While the novel begins typically enough: cheap restaurants, cheaper apartments, A Little Life quickly takes a dive into the darkness its readers will begin to notice as a hallmark of the novel. Jude awakens Willem to take him to the hospital—he has cut himself so deeply the bleeding won’t stop. This begins a spiral into the complicated, and horrific, past of the central characters’ past, and how his friends circle around that darkness like satellites, unable to get close enough to see the true depth.

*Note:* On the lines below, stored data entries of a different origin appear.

**src/rtl/load_store_unit_pkg.sv**
```systemverilog
// Shared dbus types, LSU state encoding and RISC-V load/store funct3 codes.
// Pure declarations; no timing or backpressure of its own.
package load_store_unit_pkg;

    typedef logic [63:0] word_t;

    typedef enum logic [1:0] {
        MSIZE1 = 2'd0,
        MSIZE2 = 2'd1,
        MSIZE4 = 2'd2,
        MSIZE8 = 2'd3
    } msize_t;

    typedef struct packed {
        logic       valid;
        word_t      addr;
        msize_t     size;
        logic [7:0] strobe;
        word_t      data;
    } dbus_req_t;

    typedef struct packed {
        logic  addr_ok;
        logic  data_ok;
        word_t data;
    } dbus_resp_t;

    typedef enum logic [1:0] {
        LSU_IDLE = 2'd0,
        LSU_WAIT = 2'd1,
        LSU_DONE = 2'd2
    } lsu_state_t;

    localparam logic [2:0] F3_LB  = 3'b000;
    localparam logic [2:0] F3_LH  = 3'b001;
    localparam logic [2:0] F3_LW  = 3'b010;
    localparam logic [2:0] F3_LD  = 3'b011;
    localparam logic [2:0] F3_LBU = 3'b100;
    localparam logic [2:0] F3_LHU = 3'b101;
    localparam logic [2:0] F3_LWU = 3'b110;

    function automatic logic [7:0] size_mask(input logic [1:0] sz);
        case (sz)
            2'd0:    size_mask = 8'h01;
            2'd1:    size_mask = 8'h03;
            2'd2:    size_mask = 8'h0F;
            default: size_mask = 8'hFF;
        endcase
    endfunction

endpackage

```
**src/rtl/load_store_unit_align.sv**
```systemverilog
// Byte-lane steering: store strobe/data placement and load extraction with sign/zero extension.
// Purely combinational, zero latency; no backpressure.
module lsu_align
    import load_store_unit_pkg::*;
(
    input  logic [2:0] funct3,
    input  logic [2:0] offset,
    input  logic       is_store,
    input  word_t      wdata,
    input  word_t      bus_rdata,
    output logic [7:0] strobe,
    output word_t      store_data,
    output word_t      load_data
);

    logic [5:0] shamt;
    word_t      shifted;

    assign shamt = {offset, 3'b000};

    always_comb begin
        strobe     = is_store ? (size_mask(funct3[1:0]) << offset) : 8'h00;
        store_data = wdata << shamt;
        shifted    = bus_rdata >> shamt;
        // funct3[2] selects zero extension (the unsigned load variants)
        case (funct3[1:0])
            2'd0:    load_data = funct3[2] ? {56'b0, shifted[7:0]}
                                           : {{56{shifted[7]}}, shifted[7:0]};
            2'd1:    load_data = funct3[2] ? {48'b0, shifted[15:0]}
                                           : {{48{shifted[15]}}, shifted[15:0]};
            2'd2:    load_data = funct3[2] ? {32'b0, shifted[31:0]}
                                           : {{32{shifted[31]}}, shifted[31:0]};
            default: load_data = shifted;
        endcase
    end

endmodule

```
**src/rtl/load_store_unit.sv**
```systemverilog
// Memory-stage dbus engine: issues one aligned request per slot, captures the extended load result.
// Latency >= 2 cycles per access; holds ok low until data_ok, then holds the result until enable.
module load_store_unit
    import load_store_unit_pkg::*;
#(
    parameter int XLEN = 64
) (
    input  logic            clk,
    input  logic            rst,
    input  logic            enable,
    input  logic            op_valid,
    input  logic            op_load,
    input  logic            op_store,
    input  logic [2:0]      funct3,
    input  logic [XLEN-1:0] addr,
    input  logic [XLEN-1:0] wdata,
    output dbus_req_t       dreq,
    input  dbus_resp_t      dresp,
    output logic [XLEN-1:0] rdata,
    output logic            misalign,
    output logic            ok
);

    if (XLEN != 64) begin : g_xlen_check
        $error("load_store_unit supports only XLEN=64");
    end

    lsu_state_t state;
    lsu_state_t state_nxt;
    word_t      result_q;
    word_t      load_data;
    word_t      store_data;
    logic [7:0] strobe;
    logic       mem_op;
    logic       misaligned;
    logic       issue;
    logic       capture;
    logic       unused_addr_ok;

    assign unused_addr_ok = dresp.addr_ok;

    assign mem_op = op_valid & (op_load | op_store);

    always_comb begin
        case (funct3[1:0])
            2'd0:    misaligned = 1'b0;
            2'd1:    misaligned = addr[0];
            2'd2:    misaligned = |addr[1:0];
            default: misaligned = |addr[2:0];
        endcase
        misaligned = misaligned & mem_op;
    end

    assign issue = (state == LSU_IDLE) & mem_op & ~misaligned;

    lsu_align u_align (
        .funct3     (funct3),
        .offset     (addr[2:0]),
        .is_store   (op_store),
        .wdata      (wdata),
        .bus_rdata  (dresp.data),
        .strobe     (strobe),
        .store_data (store_data),
        .load_data  (load_data)
    );

    always_comb begin
        state_nxt = state;
        capture   = 1'b0;
        case (state)
            LSU_IDLE: begin
                if (issue) begin
                    capture   = dresp.data_ok;
                    state_nxt = dresp.data_ok ? LSU_DONE : LSU_WAIT;
                end
            end
            LSU_WAIT: begin
                if (dresp.data_ok) begin
                    capture   = 1'b1;
                    state_nxt = LSU_DONE;
                end
            end
            LSU_DONE: begin
                // stay put while stalled so the request is never re-issued
                if (enable) state_nxt = LSU_IDLE;
            end
            default: state_nxt = LSU_IDLE;
        endcase
    end

    always_ff @(posedge clk) begin
        if (rst) begin
            state    <= LSU_IDLE;
            result_q <= '0;
        end else begin
            state <= state_nxt;
            if (capture) result_q <= op_load ? load_data : '0;
        end
    end

    assign dreq.valid  = ~rst & (issue | (state == LSU_WAIT));
    assign dreq.addr   = addr;
    assign dreq.size   = msize_t'(funct3[1:0]);
    assign dreq.strobe = strobe;
    assign dreq.data   = store_data;

    assign rdata    = result_q;
    assign misalign = ~rst & (state == LSU_IDLE) & misaligned;
    assign ok       = ((state == LSU_IDLE) & ~issue) | (state == LSU_DONE);

endmodule

```
**config.mk**
```make
export PLATFORM = sky130hd
export DESIGN_NAME = load_store_unit
export DESIGN_NICKNAME = d
export VERILOG_FILES = /design/src/rtl/load_store_unit_pkg.sv /design/src/rtl/load_store_unit_align.sv /design/src/rtl/load_store_unit.sv
export SDC_FILE = /design/constraint.sdc
export NUM_CORES = 1
export LEC_CHECK = 0
export ABC_AREA = 1
export BUFFER_PORTS_ARGS = -buffer_cell sky130_fd_sc_hd__buf_2
export CAP_MARGIN = 20
export CORE_AREA = 5 5 156 158
export DETAILED_ROUTE_END_ITERATION = 16
export DIE_AREA = 0 0 161 163
export SLEW_MARGIN = 30
export SYNTH_ARGS = -nofsm -noshare
export SYNTH_HDL_FRONTEND = slang
export SYNTH_SLANG_ARGS = --single-unit
```
**constraint.sdc**
```tcl
create_clock -name clk -period 1.57 [get_ports clk]
set_input_delay 0.2355 -clock clk [delete_from_list [all_inputs] [get_ports clk]]
set_output_delay 0.2355 -clock clk [all_outputs]
set_load 0.05 [all_outputs]
```
==> summary.md, run 1 <==
| Metric | Value |
|---|---|
| Status | `complete, but fails checks` |
| Failing checks | `negative setup slack` |
| Slew Viols, Final | `0` |
| Asr flop ratio synth | `0%` |
| Most used cell, CP | `buf_16` |
| Number of DRC markers in iteration 0 | `~760` |
| CP arrival | `between 1000 and 1500 ps` |
| DRC viols | `0` |
| CTS Hold Bufs | `0` |
| CP Cell Sequence | `buf_16 -> buf_16 -> buf_12 -> nand2_1 -> o21ai_2 -> o22ai_2 -> inv_2 -> o21ai_4 -> buf_6` |
| Top-count cell post-synth | `nand2_1` |
| Part of the power in registers | `22.6%` |
| Final Wtd Congestion | `between 0.9 and 1` |
| Die ar. | `26200 um2` |
| Worst hold path type | `primary input to flop` |
| NetSw | `~3200 uW` |
| Commonest cells post-synth | `nand2_1 (469), o21ai_0 (125), nand3_1 (104), a21oi_1 (90), nor2_1 (82)` |
| CP Capture Type | `output pin` |
| CTS tree | `yes` |
| Clock group share of total power | `27.6%` |
| Clk_lat worst skew | `between 300 and 400 ps` |
| Worst path depth | `9` |
| Part of the power in combinational logic | `49.7%` |
| DPL Wire Length | `25000 um` |
| TritonCTS Buffers | `9` |
| Area Overhead vs Synth | `71.8%` |
| GR Util All Layers | `around 23%` |
| Post-Syn Instances | `between 1000 and 1500` |
| Number of I/O port buffers | `284` |
| Cell Area, Synth | `about 6900 um2` |
| CTS sink cnt | `66` |
| Row count | `56` |
| Number of flops mapped to enable cells by yosys | `0` |
| Vias in the first global route | `8611` |
| Pwr/cell area | `~650 nW/um2` |
| Final net count | `roughly 1800` |
| Clk_skew | `7.37 ps` |
| PnR worst setup slack | `-25.5 ps` |
| Worst setup startpoint | `addr[0]` |
| Synth top area cells | `nand2_1 (25%), dfxtp_1 (19%), o21ai_0 (9.1%)` |
| Setup TNS Final | `-148 ps` |
| CP Data Required Time | `around 1300 ps` |
| WL final | `between 30000 and 40000 um` |
| Max incr delay on CP | `180 ps` |
| Maximum VDD drop | `approximately 390 uV` |
| Drt wl/cell | `roughly 18 um` |
| Slowest CP cell | `buf_6` |
| Fin crit share | `102%` |
| R2R cell count | `8` |
| Synth cell types | `36` |
| Final Cell Area | `around 12000 um2` |
| Reg-to-Reg Start | `state[1]` |
| Max transition margin | `a little over half` |
| Top FF cell, synth | `dfxtp_1` |
| Core Region | `around 23000 um2` |
| Yosys top cell by area | `nand2_1` |
| Vias/cell | `approximately 5` |
| FMAX | `0.627 GHz` |
| First-pass GRT wire length | `around 48000 um` |
| R2R setup slack | `50 ps` |
| H-tree lvl count | `3` |
| Largest net degree at the start of global routing | `65` |
| Die Y-Extent | `163 um` |
| Syn_nets | `approximately 1500` |
| Chip width | `around 160 um` |
| Ports placed on the boundary | `between 400 and 500` |
| ANT nets after route | `0` |
| Drt first pass iters | `5` |
| Total power | `between 7000 and 8000 uW` |
| CP top delay family | `buffers and inverters` |
| Sequential fraction of the synthesis area | `around a fifth` |
| Max cap viols | `0` |
| Clock Path Buffers | `2` |
| Slew @ Worst Pin | `681 ps` |
| Register bit total from synthesis | `66` |
| Sw Share | `41.4%` |
| Initial antenna violation count | `0` |
| Area after DPL | `10000 um2` |
| Avg Synthesized Cell Area | `5.48 um2` |
| Clock slew at reported path FFs | `around 60 ps` |
| Fin crit period | `about 1600 ps` |
| Nature of the critical path startpoint | `primary input` |
| Final hold vios | `0` |
| Clk root buf | `clkbuf_16` |
| Synth warn | `0` |
| Crit Path Max Fanout | `7` |
| Share of cells above drive strength 1 | `43.7%` |
| Global route overflow | `0` |
| Cell Int Power | `between 4000 and 5000 uW` |
| Final Setup Violations | `11` |
| CP Capture Point | `dreq[52]` |
| Post-synth top area share | `roughly a quarter` |
| RSZ-0062 raised after global routing | `true` |
| R2r endpoint | `rdata[56]` |
| CP Class | `primary input to output pin` |
| Leak Pwr | `roughly 0.0057 uW` |
| Buf+Inv Stages, Crit Path | `5` |
| Starting density of the core | `between 30% and 40%` |
| Vias | `roughly 9400` |
## layer usage
| metal | GRT usage (%) | part of all wire (%) | vias to the layer above |
|---|---|---|---|
| met5 | 0 | 0 | - |
| met4 | 6.82 | 3.1 | 0 |
| met3 | 5.64 | 8.1 | 86 |
| met2 | 35.7 | 45 | 411 |
| met1 | 32.2 | 44 | 4356 |
| li1 | - | - | 4590 |
## registers in the layout (all words and copies together) (netlist names)
name and flops:
rdata 64, state 2
## worst reg2reg max path, stage by stage (launching register included)
cell     delay, ps
dfxtp_1        350
inv_1           90
nand2_1         50
inv_1          170
nand3_4        140
buf_12         170
nor2_1         240
nand2_1        110
a21oi_1        130
## what timing repair did
action | 4_1_cts | 5_1_grt
endpoints found under the setup margin | 76 | 124
pin swaps | 21 | 40
setup buffers | 5 | 6
gates cloned | 3 | 8
gates resized for setup | 146 | 162
## cell families after synthesis
family	synth area share [%]
buf+inv	18.7
flops	19.1
mux	3.19
simple gates	40.3
compound gates	18.7
## cell usage in the layout, fill, tap and decap left out, drive strengths merged
cell and count:
a31oi 1, inv 82, o22ai 7, nand3 105, clkinv 4, nor3 7
bufbuf 2, diode 1, o31ai 2, nor2 84, nand2 473, clkinvlp 2
nand3b 1, mux2i 22, bufinv 1, a21o 1, o21ai 127, clkbuf 22
and2 3, or2 8, o21a 1, nor4 1, a22oi 2, a21oi 90
buf 427, nand4 2, o211ai 14, dfxtp 66
## power groups by stage
stage / combinational (uW) / clock, uW / sequential, uW
after detailed placement: 3180 / 0 / 1770
after global routing: 4030 / 2220 / 1740
after global placement: 3170 / 0 / 1770
after CTS: 3470 / 2140 / 1730
after floorplan: 2430 / 0 / 1880
final: 3810 / 2120 / 1730
## worst min-delay path by stage
stage                     depth (start not counted)  slack (ps)       from  endpoint
after floorplan                                   1         310  dresp[64]  state[0]
after global placement                            2         420  dresp[64]  state[0]
after detailed placement                          2         430  dresp[64]  state[0]
after CTS                                         2          70  dresp[64]  state[0]
after global routing                              2          70  dresp[64]  state[0]
final                                             2          80  dresp[64]  state[0]
## through the flow
stage | hold WS (ps) | instances | setup WS [ps] | utilization, %
2_1_floorplan | 314 | 1260 | -117 | -
3_3_place_gp | 419 | 1810 | -334 | 43.6
3_5_place_dp | 425 | 1810 | -348 | 43.6
4_1_cts | 68.7 | 1833 | -25.8 | 47.7
5_1_grt | 71.3 | 1847 | -53.3 | 51.6
6_report | 75.4 | 1848 | -25.5 | 51.6
## area by class of cell
cell class                      instances  area, um2
Fill cell                            2300      11100
Multi-Input combinational cell        951       5770
Timing Repair Buffer                  441       3750
Sequential cell                        66       1320
Tap cell                              290        363
Inverter                               83        339
Clock buffer                           10        239
Clock inverter                          6       65.1
Antenna cell                            1       2.50
Power figures use the tool's default switching activity.
==> run 2, diff against run 1 <==
Settings changed: CTS_CLUSTER_SIZE from default to 16, GPL_ROUTABILITY_DRIVEN from default to 0, REMOVE_ABC_BUFFERS from default to 1.
==> run 2 against run 1 <==
  * The run still ends with negative setup slack left
  * Fmax down 4.3%
  * Die area unchanged
  * Clock skew down 1.4 ps
  * Combinational power down 14%
  * First-iteration DRC count down 24%
  * Utilization down 6.2 points
  * Setup slack worse by 72 ps
  * Cell area down 12%
  * Cell count down 1.6%
  * Critical path type unchanged
  * Highest routed layer is now met5
==> summary.md, run 2 (synthesis gave the netlist of run 1 again) <==
| Metric | Value |
|---|---|
| Area after DPL | `8790 um2 (-12%)` |
| Worst hold path type | `primary input to flop` |
| CP arrival | `1430 ps (+70 ps)` |
| Drt first pass iters | `5 (unchanged)` |
| Final net count | `1724 (-1.8%)` |
| CP Cell Sequence | `buf_12 -> buf_12 -> buf_4 -> o21ai_4 -> buf_6 -> nand2_1 -> o211ai_1 -> o21ai_2 -> buf_6` |
| Failing checks | `negative setup slack` |
| Fin crit share | `106% (+4.6 points)` |
| Slowest CP cell | `o21ai_4` |
| CP top delay family | `buffers and inverters` |
| Global route overflow | `0 (unchanged)` |
| Leak Pwr | `0.00528 uW (-7.3%)` |
| Ports placed on the boundary | `408 (unchanged)` |
| Share of cells above drive strength 1 | `36.7% (-7.0 points)` |
| Slew @ Worst Pin | `411 ps (-269 ps)` |
| Die Y-Extent | `163 um (unchanged)` |
| Nature of the critical path startpoint | `primary input` |
| First-pass GRT wire length | `51800 um (+7.0%)` |
| GR Util All Layers | `25.5% (+2.4 points)` |
| Clock Path Buffers | `2 (unchanged)` |
| Final Setup Violations | `23 (+12)` |
| Status | `complete, but fails checks` |
| PnR worst setup slack | `-97.6 ps (-72.1 ps)` |
| Clk_lat worst skew | `340 ps (about the same)` |
| RSZ-0062 raised after global routing | `true` |
| DRC viols | `0 (unchanged)` |
| Area Overhead vs Synth | `51.1%` |
| CTS sink cnt | `66 (unchanged)` |
| Vias | `9512 (+0.73%)` |
| Final Cell Area | `10400 um2 (-12%)` |
| Row count | `56 (unchanged)` |
| FMAX | `0.600 GHz (-4.3%)` |
| Pwr/cell area | `659 nW/um2 (+2.0%)` |
| CP Data Required Time | `1330 ps (about the same)` |
| Clk root buf | `clkbuf_16` |
| Drt wl/cell | `19.9 um (+9.5%)` |
| DPL Wire Length | `26900 um (+7.9%)` |
| Multi-input logic area | `4900 um2 (-15%)` |
| TritonCTS Buffers | `9 (unchanged)` |
| Max incr delay on CP | `200 ps (+20 ps)` |
| Initial antenna violation count | `8 (+8)` |
| # fillers | `2407 (+4.7%)` |
| Clk_skew | `5.98 ps (-1.40 ps)` |
| Buf+Inv Stages, Crit Path | `5 (unchanged)` |
| Core Region | `23000 um2 (unchanged)` |
| Die ar. | `26200 um2 (unchanged)` |
| Vias in the first global route | `8956 (+4.0%)` |
| Maximum VDD drop | `542 uV (+37%)` |
| WL final | `36200 um (+7.7%)` |
| Max transition margin | `72.6% (+18 points)` |
| H-tree lvl count | `3 (unchanged)` |
| CP Class | `primary input to output pin` |
| Pre-CTS setup slack | `-269 ps (+78.5 ps)` |
| CP Capture Type | `output pin` |
| Number of I/O port buffers | `284 (unchanged)` |
| Fin crit period | `1670 ps (+72.1 ps)` |
| Chip width | `161 um (unchanged)` |
| Reg area | `1320 um2 (about the same)` |
| ANT nets after route | `0 (unchanged)` |
| Largest net degree at the start of global routing | `66 (+1.5%)` |
| Starting density of the core | `30.0% (unchanged)` |
| CTS tree | `yes` |
| Max cap viols | `0 (unchanged)` |
| Vias/cell | `5.23 (+2.4%)` |
| Commonest non-fill, non-tap cell in the layout | `nand2_1` |
| Most frequent cells in the layout | `nand2_1 (456), buf_2 (208), buf_4 (98), a21oi_1 (88), nand3_1 (86)` |
| Number of DRC markers in iteration 0 | `580 (-24%)` |
| Final hold vios | `0 (unchanged)` |
| Slew Viols, Final | `0 (unchanged)` |
| Max reg flops | `64 (unchanged)` |
| Crit Path Max Fanout | `7 (unchanged)` |
| Clock slew at reported path FFs | `50 ps (about the same)` |
run 2: per-layer routing:
| layer | vias to the layer above | track usage [%] | routed length (um) |
|---|---|---|---|
| li1 | 4520 | - | - |
| met1 | 4270 | 32.5 | 14700 |
| met2 | 631 | 38.2 | 15500 |
| met3 | 77 | 12.0 | 4940 |
| met4 | 14 | 7.17 | 846 |
| met5 | - | 6.44 | 241 |
run 2: per-stage QoR:
stage / power, uW / instances / util (%) / setup TNS, ps / hold WS, ps
after floorplan: 3280 / 1099 / - / -215340 / 305
after global placement: 4450 / 1782 / 38.2 / -21180 / 424
after detailed placement: 4450 / 1782 / 38.2 / -25440 / 434
after CTS: 6620 / 1805 / 42.0 / -247 / 71.3
after global routing: 7230 / 1815 / 45.4 / -2710 / 75.9
final: 6870 / 1818 / 45.4 / -804 / 83.4
run 2: worst paths after layout:
kind | startpoint | end | slack [ps] | depth (start not counted)
worst max-delay path | addr[0] | dreq[39] | -100 | 9
worst min register to register | rdata[35] | rdata[35] | 460 | 2
worst max register to register | state[0] | rdata[37] | 200 | 8
worst min-delay path | dresp[64] | state[0] | 80 | 2
run 2: area by class of cell:
class | instances | share of cell area, %
clock inverters | 3 | 0.168
multi-input cells | 950 | 46.9
diodes | 4 | 0.0960
clock buffers | 11 | 2.33
well taps | 290 | 3.48
inverters | 83 | 3.10
repair buffers | 411 | 31.2
flip-flops and latches | 66 | 12.7
run 2: repair_timing:
item / CTS / global route
cloned: 4 / 2
hold endpoints to repair: 0 / 0
pin swaps: 17 / 23
setup endpoints to repair: 71 / 115
hold buffers: 0 / 0
setup buffers: 6 / 7
resized for setup: 184 / 195
run 2: power by group:
| group | switching, uW | total [uW] | internal (uW) |
|---|---|---|---|
| sequential | 19.4 | 1730 | 1710 |
| combinational | 2070 | 3280 | 1210 |
| clock | 773 | 1860 | 1090 |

It’s important to note that this novel is not for those with issues reading about topics like childhood sexual abuse, graphically detailed self-mutilation, or abusive relationships. While Yanagihara’s book is beautiful in parts, her repeated infliction of terrible circumstances on her characters gets to be almost excessive. It’s worth questioning how necessary this repeated piling on of terrors is for the central point of the novel, and her irreverent approach to topic matters that, on their own, are difficult to write and read about, makes them all the more difficult. When the novel finally gets to something close to happiness towards the end, Yanagihara only gives a small portion of this book to this relatively normalcy, before turning once again to tragedy, and then to the repeated pattern of abuse and mental illness that stays pervasive throughout the novel.
That isn’t to cheapen Yanagihara’s beautiful, and often poignant, prose, which makes getting through the 700+ pages utterly worth it, but rather to take issue with the sadism shown her characters. I have never had to put down a book and take a few moments to stop feeling physically ill before, but there are parts in A Little Life that made me so intensely uncomfortable I had to take a break before I could pick it up again. I found myself skipping over incredibly graphic descriptions of not only self-mutilation, but also sexual abuse akin to torture. In the final twist of the novel, an unexpected death, the scene was described so graphically, the death so horrific, that it left me questioning the point of it: did this further the plot? Did this really do much of anything but throw another gut punch at the characters? Was the graphic nature of the death vital, or was it impossible for Yanagihara to create an instance like this without the violence that became so predictably awful throughout the novel.
All in all, A Little Life is a surprising, sometimes wonderful, sometimes horrifically violent, novel that takes the trope of living in New York City and turning it on its head through fully realized, beautifully articulated characters. Yanagihara’s decision to turn extreme violence towards her characters becomes problematic past the halfway point in the novel, where it being used as a character development point becomes tired: we expect the violence, therefore it changes nothing about the character. Any one of the instances described would have been enough, piling them on top of each other seems, in parts, a melodramatic decision made by the author. However, forgiving its penchant for gratuitous horror, A Little Life is a fully immersive experience of a novel, and certainly worth exploration for those willing to tackle its substantive unhappiness.
Megan Tilley is a MA student in English Literature studying 20th century literature, particularly works written during or after World War II. Her areas of interest include literature as exploring war time trauma and disconnect, particularly in America and Eastern Europe, as well as work from the Appalachias.